We have presented motion history-based human motion recognition technique with various formats of feature vectors. Since the inception of the motion history image (MHI) template for motion recognition, various progresses have been adopted to improve this basic MHI. Stages of development of appearance-based representation and recognition approach are presented here on the basic motion history-based approach to solve self-occlusion problem using our method. Excellent recognition rate for various motions has been found. This is based on gradient-based optical flow calculation. For recognition, Hu moments are considered to calculate feature vectors. Various feature vectors are considered in this paper.

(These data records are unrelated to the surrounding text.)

$ cat src/sv/shfd_front.sv
// Front end: takes items, tracks the write index and turns reads into tap positions.
module shfd_front import shfd_pkg::*; (
	input  logic       clk,
	input  logic       arst_n,
	input  logic       cfg_we,
	input  len_t       cfg_wdata,
	input  logic       clear_done,
	shfd_in_if.sink    item,
	output logic       push_valid,
	output cmd_t       push_cmd,
	input  logic       push_ready
);

	logic    v_s1;
	logic    op_s1;
	sample_t left_s1;
	sample_t right_s1;
	delay_t  delay_s1;

	len_t    len_q;
	idx_t    wp_q;

	logic              accept;
	logic              push;
	len_t              cfg_len;
	len_t              wp_inc;
	idx_t              wp_next;
	logic [POS_W-1:0]  dly_ext;
	logic [POS_W-1:0]  max_dly;
	logic [POS_W-1:0]  clamped;
	logic [POS_W-1:0]  wp_pos;
	logic [POS_W:0]    diff;
	logic [POS_W-1:0]  pos;

	assign push    = v_s1 && push_ready;
	assign accept  = item.valid && item.ready;
	assign item.ready = clear_done && (!v_s1 || push_ready);

	// Clamp a written line length into the usable range.
	always_comb begin
		if (cfg_wdata < LEN_W'(MIN_LEN)) begin
			cfg_len = LEN_W'(MIN_LEN);
		end else if (cfg_wdata > LEN_W'(LINE_DEPTH)) begin
			cfg_len = LEN_W'(LINE_DEPTH);
		end else begin
			cfg_len = cfg_wdata;
		end
	end

	// Next write index, wrapping at the line length.
	assign wp_inc  = LEN_W'(wp_q) + LEN_W'(1);
	assign wp_next = (wp_inc == len_q) ? '0 : wp_inc[IDX_W-1:0];

	// Read position: write index minus the clamped delay, wrapped into the line.
	always_comb begin
		dly_ext = POS_W'(delay_s1);
		max_dly = {len_q - LEN_W'(TAP_COUNT), {FRAC_W{1'b0}}};
		clamped = (dly_ext > max_dly) ? max_dly : dly_ext;
		wp_pos  = POS_W'({wp_q, {FRAC_W{1'b0}}});
		diff    = {1'b0, wp_pos} - {1'b0, clamped};
		if (diff[POS_W]) begin
			pos = diff[POS_W-1:0] + {len_q, {FRAC_W{1'b0}}};
		end else begin
			pos = diff[POS_W-1:0];
		end
	end

	// Command toward the back end.
	always_comb begin
		push_cmd.is_read = (op_s1 == OP_READ);
		push_cmd.addr    = (op_s1 == OP_READ) ? pos[FRAC_W +: IDX_W] : wp_q;
		push_cmd.len     = len_q;
		push_cmd.frac    = pos[FRAC_W-1:0];
		push_cmd.left    = left_s1;
		push_cmd.right   = right_s1;
	end
	assign push_valid = v_s1;

	// Input stage register.
	always_ff @(posedge clk or negedge arst_n) begin
		if (!arst_n) begin
			v_s1 <= 1'b0;
		end else if (accept) begin
			v_s1 <= 1'b1;
		end else if (push) begin
			v_s1 <= 1'b0;
		end
	end

	always_ff @(posedge clk) begin
		if (accept) begin
			op_s1    <= item.operation;
			left_s1  <= item.sample_left;
			right_s1 <= item.sample_right;
			delay_s1 <= item.delay_amount;
		end
	end

	// Line length register and write index.
	always_ff @(posedge clk or negedge arst_n) begin
		if (!arst_n) begin
			len_q <= LEN_W'(LINE_DEPTH);
			wp_q  <= '0;
		end else if (cfg_we) begin
			len_q <= cfg_len;
			if (LEN_W'(wp_q) >= cfg_len) begin
				wp_q <= '0;
			end
		end else if (push && (op_s1 == OP_WRITE)) begin
			wp_q <= wp_next;
		end
	end

endmodule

Directional motion history templates for low resolution motion recognition

Human motion recognition in low-resolution video is very difficult task because due to low-resolution we miss much significant motion information. In this paper, we demonstrated appearance-based directional motion history image (DMHI) method to recognize various levels of video resolutions. The DMHI technique can overcome the self-occlusion problem that arises from motion overwriting. We found that it can significantly solve motion overwriting problem and can recognize complex actions or activities. We employed the same datasets with various levels of resolutions to test the DMHI and achieved satisfactory result up to a limit. When the resolution is very low, due to significant loss in motion information, we came across some difficulties to recognize the actions properly.

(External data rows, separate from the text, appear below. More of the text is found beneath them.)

===== config.mk =====
export PLATFORM = sky130hd
export DESIGN_NAME = shfd_cmd_fifo
export DESIGN_NICKNAME = d
export VERILOG_FILES = /design/src/sv/shfd_pkg.sv /design/src/sv/shfd_cmd_fifo.sv
export SDC_FILE = /design/constraint.sdc
export NUM_CORES = 1
export LEC_CHECK = 0
export BUFFER_PORTS_ARGS = -buffer_cell sky130_fd_sc_hd__buf_2
export CAP_MARGIN = 20
export CORE_UTILIZATION = 40
export DETAILED_ROUTE_END_ITERATION = 8
export GPL_ROUTABILITY_DRIVEN = 0
export PLACE_DENSITY_LB_ADDON = 0.25
export SLEW_MARGIN = 20
export SYNTH_ARGS = -nofsm -noshare
export SYNTH_HDL_FRONTEND = slang
export SYNTH_SLANG_ARGS = --single-unit

===== constraint.sdc =====
create_clock -name clk -period 12.1 [get_ports clk]
set_input_delay 2.42 -clock clk [delete_from_list [all_inputs] [get_ports clk]]
set_output_delay 2.42 -clock clk [all_outputs]
set_load 0.01 [all_outputs]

SURF-based spatio-temporal history image method for action representation

Researches on action understanding and analysis are very crucial for various applications in computer vision. However, these face numerous challenges to represent and recognize different complex actions. This paper presents a noble spatio-temporal 3D (XYT) method for recognizing various complex activities, with a blend of local and global feature-based approach for motion representation. We incorporate SURF (Speeded-Up Robust Features), which is a scale- and rotation-invariant interest point detector and descriptor. Based on the interest points, optical flow-based directional motion history and energy images are developed. In this approach, the flow-based motion vectors are split into four different channels. From these channels, the corresponding four directional templates are computed. 56-D feature vector is calculated according to the Hu invariants for each action. k-nearest neighbor classification scheme is employed for recognition. We employ leave-one-out cross-validation method for partitioning scheme. We apply our method to outdoor dataset and we achieve satisfactory recognition results. We compare our method with some of other approaches and show that our method outperforms them.

Action recognition with various speeds and timed-DMHI feature vectors

Usually, various motion recognition approaches can not perform well on actions that have variable speeds, or part of the dataset is speedy and vice versa. In this paper, we present the timing issue of our Directional Motion History Image method. This method can solve overwriting or motion self-occlusion problem significantly and thereby it performs well for complex and repetitive activities. However, it is important to analyze the method with activities having various speeds to show its robustness. The experimental results demonstrate that it can perform well with variable paces of the actions though the recognition rate is compromised a bit compared to the dataset having usual speed. We also improve the classification method with the incorporation of motion duration in the final feature vector so that for similar type of activities having different pace, it can show better result. Experiments on another dataset show better performance with the timing incorporation. The achieved recognition rates are very encouraging for further research and implementation is some intelligent systems for surveillance and related applications.